The Kevin P. Mahaney ’84 Center for the Arts was designed and built by Hardy Holzman Pfeiffer Associates (1987–1992) as a venue for art exhibition and performance (including a surround concert hall, a studio theater, and a dance performance space), as well as a home for academic programs in theater, music, and dance.
In this facility Middlebury acquired not only a lively center for its varied arts enterprises but also an instructive work of art in its own right. Its designers set out with purpose to make it challenging, surprising, irreverent—anything but easy to take for granted. They wanted to pose problems and stimulate responses on the part of its users that would bring into focus many of the issues that post-modern architects were confronting as they sought to move away from the impersonal universal solutions, ideal Platonic forms, and “less is more” philosophy of the High International Style.
While accommodating specific functional programs with distinct identities in what amount to almost independent sub-buildings, they also created a deconstructive collage through the collision of two organizational systems—the orthogonal grid of a huge clapboarded shed (expressed with blue columns, exposed beams, skylights and courtyard paving patterns) and a great circle that spins off tangentially-related satellite volumes of distinctive forms and materials—cyclopean pink granite, gray granite curbstones, metal tiles. Contrasting textures and colors ensure the simultaneous reading of the component parts and competing systems.

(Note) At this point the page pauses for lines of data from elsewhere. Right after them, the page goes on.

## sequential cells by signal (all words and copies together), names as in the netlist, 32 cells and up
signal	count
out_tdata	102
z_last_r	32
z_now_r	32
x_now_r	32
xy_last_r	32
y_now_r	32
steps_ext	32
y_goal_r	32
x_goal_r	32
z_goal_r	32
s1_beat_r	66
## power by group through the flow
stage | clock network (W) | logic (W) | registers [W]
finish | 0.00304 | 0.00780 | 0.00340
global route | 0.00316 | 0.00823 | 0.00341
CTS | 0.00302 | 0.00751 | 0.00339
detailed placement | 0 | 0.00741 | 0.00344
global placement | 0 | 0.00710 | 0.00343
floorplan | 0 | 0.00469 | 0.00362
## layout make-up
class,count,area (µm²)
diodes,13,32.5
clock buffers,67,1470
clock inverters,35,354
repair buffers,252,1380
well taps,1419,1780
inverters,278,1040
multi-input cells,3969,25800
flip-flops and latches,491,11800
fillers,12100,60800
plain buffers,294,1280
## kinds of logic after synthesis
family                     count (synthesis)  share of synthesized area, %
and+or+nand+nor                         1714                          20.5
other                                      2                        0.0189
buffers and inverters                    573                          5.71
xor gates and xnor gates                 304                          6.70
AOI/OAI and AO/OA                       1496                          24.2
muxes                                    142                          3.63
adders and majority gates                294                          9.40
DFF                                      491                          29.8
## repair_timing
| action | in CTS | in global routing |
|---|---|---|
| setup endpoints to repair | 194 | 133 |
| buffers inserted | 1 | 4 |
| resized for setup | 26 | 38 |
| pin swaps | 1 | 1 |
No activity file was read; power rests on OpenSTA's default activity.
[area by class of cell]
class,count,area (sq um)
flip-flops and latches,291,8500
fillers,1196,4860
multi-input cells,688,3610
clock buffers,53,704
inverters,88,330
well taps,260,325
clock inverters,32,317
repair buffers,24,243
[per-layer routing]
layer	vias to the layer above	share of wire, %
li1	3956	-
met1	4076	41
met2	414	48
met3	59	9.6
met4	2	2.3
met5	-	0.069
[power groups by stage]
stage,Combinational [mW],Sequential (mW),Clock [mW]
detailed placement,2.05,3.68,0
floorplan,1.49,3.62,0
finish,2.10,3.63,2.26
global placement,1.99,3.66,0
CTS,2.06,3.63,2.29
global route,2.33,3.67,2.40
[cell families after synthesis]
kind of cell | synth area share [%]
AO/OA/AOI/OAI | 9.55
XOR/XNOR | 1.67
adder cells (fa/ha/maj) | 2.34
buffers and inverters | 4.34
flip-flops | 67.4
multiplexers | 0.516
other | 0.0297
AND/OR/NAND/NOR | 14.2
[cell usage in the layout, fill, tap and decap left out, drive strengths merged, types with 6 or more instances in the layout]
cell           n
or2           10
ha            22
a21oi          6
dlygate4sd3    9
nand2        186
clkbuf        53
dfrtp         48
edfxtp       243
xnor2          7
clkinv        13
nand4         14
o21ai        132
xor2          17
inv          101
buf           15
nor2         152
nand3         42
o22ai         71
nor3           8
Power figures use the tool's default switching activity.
$ cat config.mk
export PLATFORM = sky130hd
export DESIGN_NAME = led_heartbeat_and_burst_flasher_unit
export DESIGN_NICKNAME = d
export VERILOG_FILES = /design/src/rtl/core/lhbf_pkg.sv /design/src/rtl/core/lhbf_tag_check.sv /design/src/rtl/core/led_heartbeat_and_burst_flasher_unit.sv
export SDC_FILE = /design/constraint.sdc
export NUM_CORES = 1
export LEC_CHECK = 0
export ABC_AREA = 1
export BUFFER_PORTS_ARGS = -buffer_cell sky130_fd_sc_hd__buf_2
export CAP_MARGIN = 20
export CORE_MARGIN = 8
export CORE_UTILIZATION = 62
export DETAILED_ROUTE_END_ITERATION = 6
export PLACE_DENSITY_LB_ADDON = 0.3
export SLEW_MARGIN = 20
export SYNTH_ARGS = -nofsm -noshare
export SYNTH_HDL_FRONTEND = slang
export SYNTH_SLANG_ARGS = --single-unit
$ cat constraint.sdc
create_clock -name clk -period 3.5 [get_ports clk]
set_input_delay 0.175 -clock clk [delete_from_list [all_inputs] [get_ports clk]]
set_output_delay 0.175 -clock clk [all_outputs]
set_load 0.01 [all_outputs]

Vocabularies are juxtaposed in startling ways—high culture William Morris papers and flake board; custom-crafted baroque cherry railings and corrugated fiberglass; rusticated stone and vernacular block; found-object runway landing lights and warehouse fixtures. Expressions of interior and exterior become confused. Concepts of cubism are made material as varied pathways, balconies, and angled staircases lead the viewer through changing perspectives of indeterminate space over time. As is the case with the art displayed in its galleries and taking place within its performance halls, the Mahaney Center for the Arts is an invitation to experience, ponder, question, and arrive at new perceptions.